WHO says aspartame at very high doses ‘possible carcinogen’

In a move which will be closely followed by the life sciences sector and those in the wider liability market, the World Health Organization (WHO) has said the sweetener aspartame is a “possible carcinogen”.

However, the WHO also stressed that aspartame remains safe to consume at already-agreed levels.

Aspartame is one of the world’s most popular sweeteners, used in a wide variety of commercial products.

In a somewhat perverse statement, the WHO’s head of nutrition, Francesco Branca, suggested consumers weighing beverage choices consider neither aspartame nor sweetener: “If consumers are faced with the decision of whether to take cola with sweeteners or one with sugar, I think there should be a third option considered – which is to drink water instead.”

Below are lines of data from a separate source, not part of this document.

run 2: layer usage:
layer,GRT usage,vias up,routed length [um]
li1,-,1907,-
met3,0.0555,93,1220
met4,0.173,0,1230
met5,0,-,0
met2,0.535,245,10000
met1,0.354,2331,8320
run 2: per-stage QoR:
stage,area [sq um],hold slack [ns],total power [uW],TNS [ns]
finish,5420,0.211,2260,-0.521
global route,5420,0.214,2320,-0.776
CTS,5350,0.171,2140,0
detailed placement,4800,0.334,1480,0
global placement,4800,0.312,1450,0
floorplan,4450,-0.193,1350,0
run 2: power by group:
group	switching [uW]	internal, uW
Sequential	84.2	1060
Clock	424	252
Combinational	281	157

In its first declaration on the additive, the International Agency for Research on Cancer (IARC), based in Lyon, France, and which is part of the WHO, said aspartame was a “possible carcinogen”.

That classification means there is limited evidence a substance can cause cancer.

It does not take into account how much a person would need to consume to be at risk, which is considered by a separate panel, the WHO and Food and Agriculture Organization (FAO) Joint Committee on Food Additives (JECFA), based in Geneva.

At this early stage opinion remains divided as to the whether there really is any link between aspartame and cancer, however, with food and beverage industry associations saying that the decisions showed aspartame is safe and a good option for people wanting to reduce sugar in their diets.

The WHO said the existing consumption levels meant, for example, that a person weighing 60-70kg would have to drink more than 9-14 cans of soda daily to breach the limit, based on the average aspartame content in the beverages – around 10 times what most people consume.

“Our results do not indicate that occasional consumption could pose a risk to most consumers,” said Branca.